DNS Prefetching — Open Links Faster in Chrome (2026)

Clicking a link to a new site adds a hidden 20-120ms delay. SuperchargePerformance resolves linked sites in the background so the page opens faster.

Updated

Every time you navigate to a domain you haven’t visited recently, Chrome performs a DNS lookup before it can start the connection. On fast networks this adds tens of milliseconds. On slower ones it’s the first in a chain of delays.

How It Works

SuperchargePerformance scans links on the current page and injects connection hints for the domains those links point to. The top three domains get a <link rel="preconnect"> hint — Chrome completes the full DNS + TCP + TLS handshake in the background. Remaining domains get a lighter <link rel="dns-prefetch"> hint that resolves only the DNS record.

Click a link to one of those domains and the DNS step is already done. The browser can start the connection and request immediately.

Two Modes

ModeWhat’s prefetched
CommonA fixed list of 7 widely used domains (Google, YouTube, Amazon, CloudFront)
All Page DomainsEvery unique external domain found across the first 175 links, scripts, and iframes on the current page

Common mode is lighter — the hint list never changes per page. All Page Domains is more aggressive, scanning the actual page contents so prefetches cover the specific external services this page links to. The trade-off is more background DNS queries.

Default is Off.

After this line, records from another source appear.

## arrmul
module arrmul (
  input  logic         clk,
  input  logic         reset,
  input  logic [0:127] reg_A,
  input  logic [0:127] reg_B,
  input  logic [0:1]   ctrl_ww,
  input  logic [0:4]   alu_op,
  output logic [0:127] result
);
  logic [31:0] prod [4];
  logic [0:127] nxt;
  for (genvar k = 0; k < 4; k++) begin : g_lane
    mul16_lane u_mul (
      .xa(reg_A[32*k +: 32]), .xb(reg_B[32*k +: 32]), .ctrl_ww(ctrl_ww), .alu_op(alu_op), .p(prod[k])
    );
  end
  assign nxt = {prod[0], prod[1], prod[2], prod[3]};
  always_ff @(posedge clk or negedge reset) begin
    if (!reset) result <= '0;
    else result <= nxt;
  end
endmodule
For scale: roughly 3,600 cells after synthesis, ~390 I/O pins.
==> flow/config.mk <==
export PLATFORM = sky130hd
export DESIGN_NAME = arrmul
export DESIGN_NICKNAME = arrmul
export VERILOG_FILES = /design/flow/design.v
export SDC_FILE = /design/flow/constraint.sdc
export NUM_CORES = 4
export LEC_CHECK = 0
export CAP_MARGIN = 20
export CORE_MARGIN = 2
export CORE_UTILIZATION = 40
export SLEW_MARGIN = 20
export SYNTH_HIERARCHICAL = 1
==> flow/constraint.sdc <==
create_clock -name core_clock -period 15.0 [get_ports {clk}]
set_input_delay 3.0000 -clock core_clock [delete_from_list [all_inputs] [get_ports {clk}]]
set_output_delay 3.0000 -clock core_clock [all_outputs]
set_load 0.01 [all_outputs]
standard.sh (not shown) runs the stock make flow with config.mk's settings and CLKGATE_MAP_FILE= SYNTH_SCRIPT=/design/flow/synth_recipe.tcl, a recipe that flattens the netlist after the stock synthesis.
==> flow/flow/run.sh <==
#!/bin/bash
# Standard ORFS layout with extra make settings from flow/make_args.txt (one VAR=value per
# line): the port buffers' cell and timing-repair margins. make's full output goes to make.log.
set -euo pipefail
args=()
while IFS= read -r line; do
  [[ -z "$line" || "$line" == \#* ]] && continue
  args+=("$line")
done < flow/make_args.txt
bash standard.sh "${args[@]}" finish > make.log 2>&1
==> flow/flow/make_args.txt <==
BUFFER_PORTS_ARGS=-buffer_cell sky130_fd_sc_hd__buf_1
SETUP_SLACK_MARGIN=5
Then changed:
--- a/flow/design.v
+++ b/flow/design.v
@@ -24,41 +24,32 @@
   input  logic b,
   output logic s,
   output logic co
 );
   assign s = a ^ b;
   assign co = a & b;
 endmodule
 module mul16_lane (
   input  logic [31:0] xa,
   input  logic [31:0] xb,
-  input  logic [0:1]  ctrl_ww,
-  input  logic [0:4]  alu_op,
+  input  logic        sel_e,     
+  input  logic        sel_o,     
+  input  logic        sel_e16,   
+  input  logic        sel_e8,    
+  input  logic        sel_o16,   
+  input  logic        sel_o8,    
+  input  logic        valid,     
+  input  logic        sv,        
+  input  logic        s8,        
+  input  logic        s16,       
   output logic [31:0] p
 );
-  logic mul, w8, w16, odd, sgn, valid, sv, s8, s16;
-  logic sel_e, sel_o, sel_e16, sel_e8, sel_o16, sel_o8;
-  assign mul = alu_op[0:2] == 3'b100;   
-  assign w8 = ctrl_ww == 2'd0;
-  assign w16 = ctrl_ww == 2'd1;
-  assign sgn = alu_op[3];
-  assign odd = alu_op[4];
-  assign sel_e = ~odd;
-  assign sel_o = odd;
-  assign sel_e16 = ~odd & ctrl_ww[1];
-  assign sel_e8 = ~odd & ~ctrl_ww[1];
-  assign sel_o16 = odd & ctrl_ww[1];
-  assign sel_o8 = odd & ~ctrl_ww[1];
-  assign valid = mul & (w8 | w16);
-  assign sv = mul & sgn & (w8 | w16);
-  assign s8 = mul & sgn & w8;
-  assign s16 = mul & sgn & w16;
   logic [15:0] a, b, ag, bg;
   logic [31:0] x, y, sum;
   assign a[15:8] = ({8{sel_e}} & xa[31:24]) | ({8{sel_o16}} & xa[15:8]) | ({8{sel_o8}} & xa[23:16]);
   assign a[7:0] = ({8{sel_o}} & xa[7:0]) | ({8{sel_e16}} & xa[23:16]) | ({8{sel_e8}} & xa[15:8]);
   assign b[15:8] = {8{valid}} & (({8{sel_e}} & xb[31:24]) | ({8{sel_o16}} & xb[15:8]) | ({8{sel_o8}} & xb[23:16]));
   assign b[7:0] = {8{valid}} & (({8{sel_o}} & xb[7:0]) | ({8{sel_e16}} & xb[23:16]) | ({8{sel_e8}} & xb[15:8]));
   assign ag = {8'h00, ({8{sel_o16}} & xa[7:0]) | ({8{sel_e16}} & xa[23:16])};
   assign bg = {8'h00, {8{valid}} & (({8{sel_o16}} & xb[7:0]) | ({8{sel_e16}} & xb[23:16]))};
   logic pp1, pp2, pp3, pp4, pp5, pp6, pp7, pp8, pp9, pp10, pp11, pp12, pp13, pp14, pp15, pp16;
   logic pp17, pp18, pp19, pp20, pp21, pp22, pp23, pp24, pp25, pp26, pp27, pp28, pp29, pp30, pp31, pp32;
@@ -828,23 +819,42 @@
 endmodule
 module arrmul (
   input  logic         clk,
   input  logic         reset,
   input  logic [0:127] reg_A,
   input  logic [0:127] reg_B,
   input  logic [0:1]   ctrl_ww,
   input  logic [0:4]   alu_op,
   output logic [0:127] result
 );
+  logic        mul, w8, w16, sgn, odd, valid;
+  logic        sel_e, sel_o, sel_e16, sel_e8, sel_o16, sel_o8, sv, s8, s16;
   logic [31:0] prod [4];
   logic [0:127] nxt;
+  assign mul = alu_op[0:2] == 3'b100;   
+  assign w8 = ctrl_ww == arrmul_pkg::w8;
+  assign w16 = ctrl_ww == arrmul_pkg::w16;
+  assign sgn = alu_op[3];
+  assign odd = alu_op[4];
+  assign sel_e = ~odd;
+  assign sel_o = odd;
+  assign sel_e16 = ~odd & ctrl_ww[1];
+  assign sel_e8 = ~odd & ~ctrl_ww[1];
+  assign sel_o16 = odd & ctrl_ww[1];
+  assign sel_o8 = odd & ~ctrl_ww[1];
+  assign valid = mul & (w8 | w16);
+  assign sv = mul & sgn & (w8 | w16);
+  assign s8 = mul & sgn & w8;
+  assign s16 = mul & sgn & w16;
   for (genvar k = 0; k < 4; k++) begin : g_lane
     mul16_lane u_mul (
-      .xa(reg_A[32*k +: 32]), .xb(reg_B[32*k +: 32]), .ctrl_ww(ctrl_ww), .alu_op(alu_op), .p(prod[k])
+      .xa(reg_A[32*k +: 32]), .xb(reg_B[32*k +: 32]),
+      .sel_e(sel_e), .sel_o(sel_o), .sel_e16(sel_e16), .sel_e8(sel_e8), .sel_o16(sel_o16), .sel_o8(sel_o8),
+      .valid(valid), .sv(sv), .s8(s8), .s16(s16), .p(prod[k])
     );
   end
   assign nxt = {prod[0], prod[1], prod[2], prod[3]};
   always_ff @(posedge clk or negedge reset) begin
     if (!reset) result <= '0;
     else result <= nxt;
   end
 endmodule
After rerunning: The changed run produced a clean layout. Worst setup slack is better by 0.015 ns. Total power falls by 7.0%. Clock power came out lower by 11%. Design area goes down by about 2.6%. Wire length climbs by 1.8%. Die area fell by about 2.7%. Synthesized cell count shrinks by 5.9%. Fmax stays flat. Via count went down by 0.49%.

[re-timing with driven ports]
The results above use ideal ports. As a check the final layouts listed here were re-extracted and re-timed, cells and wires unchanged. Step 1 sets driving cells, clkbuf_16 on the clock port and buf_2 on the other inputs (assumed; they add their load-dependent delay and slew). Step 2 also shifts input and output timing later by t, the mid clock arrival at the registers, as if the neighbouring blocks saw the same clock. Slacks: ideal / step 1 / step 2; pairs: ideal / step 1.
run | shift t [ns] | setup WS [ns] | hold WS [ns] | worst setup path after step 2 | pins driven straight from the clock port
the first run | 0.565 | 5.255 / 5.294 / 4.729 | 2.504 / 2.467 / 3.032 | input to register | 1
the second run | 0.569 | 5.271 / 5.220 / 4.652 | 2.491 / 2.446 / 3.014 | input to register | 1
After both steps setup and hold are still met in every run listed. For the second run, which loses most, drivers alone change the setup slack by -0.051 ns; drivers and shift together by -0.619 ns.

Enable it if you find navigation to new domains feels sluggish, particularly on connections with high DNS latency.

PRO Requirement

Predictive DNS Prefetching requires a PRO license. It is available as part of the one-time PRO upgrade alongside custom tab suspension timers, system font forcing, full script blocking, background throttling, and image blocking.

Privacy Note

DNS queries for prefetched domains go to your configured DNS resolver. This means your resolver sees requests for domains linked on the current page, including ones you never click. If that’s a concern, leave the feature off. No data goes to SuperchargeBrowser — the only external communication is standard DNS resolution through your own resolver.

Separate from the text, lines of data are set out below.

Background: an optimization exercise with open tools, aiming at small area. Do not read the settings as production practice. RTL that was checked went through simulation tests only; none was proved equivalent to the original. Power figures rest on the tool's default switching activity, not on a simulated workload.

// sad_min_search
module sad_min_search #(
   parameter int PIX_W = 8,
   parameter int LANES = 32,
   parameter int BEATS = 32,
   parameter int IDX_W = 16,
   localparam int SAD_W = PIX_W + $clog2(LANES * BEATS)
) (
   input  logic                   Bus2IP_Clk,
   input  logic                   Bus2IP_Reset,
   input  logic                   clr,
   input  logic                   in_valid,
   input  logic [PIX_W*LANES-1:0] in_face,
   input  logic [PIX_W*LANES-1:0] in_group,
   output logic                   sad_valid,
   output logic [SAD_W-1:0]       sad_out,
   output logic [IDX_W-1:0]       sad_idx,
   output logic                   best_valid,
   output logic [SAD_W-1:0]       best_sad,
   output logic [IDX_W-1:0]       best_idx
);
==> flow/config.mk <==
export PLATFORM = sky130hd
export DESIGN_NAME = sad_min_search
export DESIGN_NICKNAME = sad_min_search
export VERILOG_FILES = /design/flow/design.v
export SDC_FILE = /design/flow/constraint.sdc
export NUM_CORES = 4
export LEC_CHECK = 0
export CAP_MARGIN = 20
export CORE_MARGIN = 2
export CORE_UTILIZATION = 40
export CTS_BUF_LIST = sky130_fd_sc_hd__clkbuf_4 sky130_fd_sc_hd__clkbuf_8
export GPL_TIMING_DRIVEN = 0
export PLACE_DENSITY = 0.6
export SLEW_MARGIN = 20
export SYNTH_HIERARCHICAL = 1
export SYNTH_MINIMUM_KEEP_SIZE = 0
==> flow/constraint.sdc <==
create_clock -name core_clock -period 7.0 [get_ports {Bus2IP_Clk}]
set_input_delay 1.4000 -clock core_clock [delete_from_list [all_inputs] [get_ports {Bus2IP_Clk}]]
set_output_delay 1.4000 -clock core_clock [all_outputs]
set_load 0.01 [all_outputs]
standard.sh (not shown) runs the stock make flow with config.mk's settings and CLKGATE_MAP_FILE= SYNTH_SCRIPT=/design/flow/synth_recipe.tcl, a recipe that flattens the netlist after the stock synthesis.
==> flow/flow/run.sh <==
#!/bin/bash
# The standard layout, with three changes: synthesis buffers are removed
# before global placement (flow/pre_gpl.tcl), the port buffers that
# buffer_ports inserts are the smallest plain buffer instead of the tool's
# default pick, and clock tree synthesis adds no dummy loads.
set -euo pipefail
here=$(pwd)
bash standard.sh \
  PRE_GLOBAL_PLACE_TCL="$here/flow/pre_gpl.tcl" \
  BUFFER_PORTS_ARGS="-buffer_cell sky130_fd_sc_hd__buf_1" \
  CTS_ARGS="-sink_clustering_enable -repair_clock_nets -dont_use_dummy_load -buf_list sky130_fd_sc_hd__clkbuf_8" \
  finish > make_finish.log 2>&1
==> flow/flow/pre_gpl.tcl <==
# Before global placement: drop the buffers that synthesis inserted (the
# standard flow does the same when timing-driven placement is on); repair
# later in the flow adds back any that slew, capacitance or timing need.
remove_buffers
Edit:
--- a/flow/design.v
+++ b/flow/design.v
@@ -22,21 +22,38 @@
    localparam int NR1   = 60;
    logic kill;
    assign kill = clr | Bus2IP_Reset;
    logic [CNT_W-1:0] cnt_q;
    logic             v1_q, f1_q, l1_q, d2_q, d3_q;
    logic [NR1-1:0]   r1_q;
    logic [SAD_W-1:0] acc_q, acc_d, accg, hold_q, sum_a, sum_b;
    logic             sad_valid_q, best_valid_q;
    logic [IDX_W-1:0] cand_q, best_idx_q;
    logic [SAD_W-1:0] best_sad_q;
-   logic             take;
+   logic             take, lt_q;
+   logic [CNT_W-1:0] cnt_inc;
+   logic [IDX_W-1:0] cand_inc;
+   logic [SAD_W:0]   bw;
+   logic [CNT_W:0] cnt_cy;
+   assign cnt_cy[0] = in_valid;
+   for (genvar i = 0; i < CNT_W; i++) begin : cnt_g
+      sad_ha u_ha (.a(cnt_q[i]), .b(cnt_cy[i]), .s(cnt_inc[i]), .co(cnt_cy[i+1]));
+   end
+   logic [IDX_W:0] cand_cy;
+   assign cand_cy[0] = sad_valid_q;
+   for (genvar i = 0; i < IDX_W; i++) begin : cand_g
+      sad_ha u_ha (.a(cand_q[i]), .b(cand_cy[i]), .s(cand_inc[i]), .co(cand_cy[i+1]));
+   end
+   assign bw[0] = 1'b0;
+   for (genvar i = 0; i < SAD_W; i++) begin : cmp_g
+      sad_maj u_maj (.a(~acc_q[i]), .b(best_sad_q[i]), .c(bw[i]), .y(bw[i+1]));
+   end
    assign accg = f1_q ? '0 : acc_q;
    logic l0_d1;
    logic l0_c2;
    logic l0_s3;
    logic l0_c4;
    logic l0_s5;
    logic l0_c6;
    logic l0_s7;
    logic l0_c8;
    logic l0_s9;
@@ -2232,47 +2249,48 @@
    sad_fa u_p_s1351 (.a(b4_c1324), .b(b4_s1325), .ci(p_c1350), .s(p_s1351), .co(p_c1352));
    sad_fa u_p_s1353 (.a(b4_c1326), .b(b4_s1327), .ci(p_c1352), .s(p_s1353), .co(p_c1354));
    sad_fa u_p_s1355 (.a(b4_c1328), .b(b4_s1329), .ci(p_c1354), .s(p_s1355), .co(p_c1356));
    sad_fa u_p_s1357 (.a(b4_c1330), .b(b4_s1331), .ci(p_c1356), .s(p_s1357), .co(p_c1358));
    sad_fa u_p_s1359 (.a(b4_c1332), .b(b4_s1333), .ci(p_c1358), .s(p_s1359), .co(p_c1360));
    sad_fa u_p_s1361 (.a(b4_c1334), .b(b4_s1335), .ci(p_c1360), .s(p_s1361), .co(p_c1362));
    assign hi_sum = {{accg[17], accg[16], accg[15], accg[14], b4_c1342, b4_c1340, b4_c1338, b4_c1336}, p_c1362} + {{1'b0, 1'b0, 1'b0, 1'b0, accg[13], b4_s1341, b4_s1339, b4_s1337}, p_c1362};
    assign acc_d = {hi_sum[8:1], p_s1361, p_s1359, p_s1357, p_s1355, p_s1353, p_s1351, p_s1349, p_s1347, p_s1345, p_s1343};
    assign sum_a = {accg[17], accg[16], accg[15], accg[14], b4_c1342, b4_c1340, b4_c1338, b4_c1336, b4_c1334, b4_c1332, b4_c1330, b4_c1328, b4_c1326, b4_c1324, b4_c1322, b4_c1320, b4_c1318, b4_s1317};
    assign sum_b = {1'b0, 1'b0, 1'b0, 1'b0, accg[13], b4_s1341, b4_s1339, b4_s1337, b4_s1335, b4_s1333, b4_s1331, b4_s1329, b4_s1327, b4_s1325, b4_s1323, b4_s1321, b4_s1319, accg[0]};
-   assign take = d3_q & (!best_valid_q || (hold_q < best_sad_q));
+   assign take = d3_q & (!best_valid_q || lt_q);
    always_ff @(posedge Bus2IP_Clk) begin
       r1_q <= {a_c1224, a_c1222, a_s1223, a_c1220, a_c1218, a_c1216, a_s1221, a_s1219, a_c1202, a_s1217, a_c1200, a_c1198, a_s1215, a_s1213, a_s1201, a_s1199, a_c1152, a_s1197, a_c1150, a_c1148, a_s1195, a_s1151, a_s1149, a_c1102, a_s1147, a_c1100, a_c1098, a_s1145, a_s1101, a_s1099, a_c1052, a_s1097, a_c1050, a_c1048, a_s1095, a_s1093, a_s1051, a_c1000, a_s1049, a_c998, a_s1047, a_c996, a_c994, a_s1045, a_s1043, a_s999, a_s997, a_s995, a_s993, a_c942, a_c940, a_c938, a_s941, a_s939, a_c876, a_s937, a_s935, a_s875, a_s797, a_s795};
       f1_q <= (cnt_q == '0);
       l1_q <= (cnt_q == CNT_W'(BEATS - 1));
+      lt_q <= bw[SAD_W];
       if (v1_q) acc_q <= acc_d;
       if (d2_q) hold_q <= acc_q;
       if (!kill && take) begin
          best_sad_q <= hold_q;
          best_idx_q <= cand_q;
       end
       if (kill) begin
          cnt_q        <= '0;
          v1_q         <= 1'b0;
          d2_q         <= 1'b0;
          d3_q         <= 1'b0;
          sad_valid_q  <= 1'b0;
          best_valid_q <= 1'b0;
          cand_q       <= '0;
       end else begin
-         if (in_valid) cnt_q <= cnt_q + 1'b1;
+         cnt_q       <= cnt_inc;
          v1_q        <= in_valid;
          d2_q        <= v1_q & l1_q;
          d3_q        <= d2_q;
          sad_valid_q <= d3_q;
          if (d3_q) best_valid_q <= 1'b1;
-         if (sad_valid_q) cand_q <= cand_q + 1'b1;
+         cand_q      <= cand_inc;
       end
    end
    assign sad_valid  = sad_valid_q;
    assign sad_out    = hold_q;
    assign sad_idx    = cand_q;
    assign best_valid = best_valid_q;
    assign best_sad   = best_sad_q;
    assign best_idx   = best_idx_q;
 endmodule
 module sad_fa (
@@ -2294,10 +2312,18 @@
    assign s  = a ^ b;
    assign co = a & b;
 endmodule
 module sad_ornot (
    input  logic a,
    input  logic b,
    output logic y
 );
    assign y = a | ~b;
 endmodule
+module sad_maj (
+   input  logic a,
+   input  logic b,
+   input  logic c,
+   output logic y
+);
+   assign y = (a & b) | (a & c) | (b & c);
+endmodule
Result: Total power fell by 1.1%; sequential power barely changes; cell area fell by 1.2%; first-iteration DRC count fell by 5.9%; flip-flop and latch count rose by 1; non-clock buffer count fell by 1; clock power fell by about 2%; final cell count fell by 2.4%; count of clock-buffer cells in the layout does not change.
The RTL of the first run of this note was laid out without a check of its function.

-- afterwards: timing with drivers on the ports --
In the flow no input, the clock included, has a driving cell. The finished layouts below were timed again as built, in two steps.
Step 1 sets driving cells, clkbuf_16 on the clock port and buf_2 on the other inputs (assumed; they add their load-dependent delay and slew).
Step 2 also shifts input and output timing later by t, the mid clock arrival at the registers, as if the neighbouring blocks saw the same clock.
a / b / c = ideal ports / drivers / drivers and shift; a / b = the first two.
| run | t (ns) | setup slack, ns | latest minus earliest clock arrival (ns) |
|---|---|---|---|
| the first run | 0.478 | 0.144 / 0.168 / -0.310 | 0.048 / 0.048 |
| the second run | 0.483 | 0.167 / 0.184 / -0.298 | 0.046 / 0.045 |
With both steps, setup timing fails in the first run and the second run, where it was met with ideal ports. The setup slack of the second run, which loses most, moves by +0.017 ns with the drivers and by -0.465 ns with both steps.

Frequently Asked Questions

What is DNS prefetching and why does it help?
When you click a link to a new domain, Chrome first performs a DNS lookup to resolve the domain name to an IP address. This lookup adds 20-120ms of latency before the page can start loading. The extension injects connection hints in the background while you're still on the current page — the top priority domains get a full preconnect (DNS + TCP + TLS), and the rest get a dns-prefetch (DNS only) — so when you click, that step is already done.
What does 'Common' mode do versus 'All Page Domains'?
Common mode injects dns-prefetch hints for a fixed list of seven widely used domains (google.com, gstatic.com, youtube.com, googlevideo.com, ytimg.com, amazon.com, cloudfront.net). All Page Domains scans up to 175 elements on the current page — links, scripts, iframes — and injects hints for each unique external domain it finds.
Is this a PRO-only feature?
Yes. Predictive DNS Prefetching is PRO-only. The toggle appears in the popup with a PRO badge on the free tier.
Does DNS prefetching affect my privacy?
DNS prefetching sends DNS queries for domains linked on the current page — including links you never click. Your DNS resolver sees requests for those domains. If privacy is a concern, the feature can be left off. SuperchargePerformance itself sends no data anywhere; the DNS queries go to your configured DNS resolver only.
Can I combine DNS prefetching with the page preloading feature?
Yes. Preload Pages on Hover prefetches the full page when you hover a link. DNS Prefetching is a lighter-weight complement — it only resolves the domain name in advance rather than fetching the page. Running both is fine; the DNS step will already be resolved before hover prefetching starts, so the prefetch request starts slightly faster.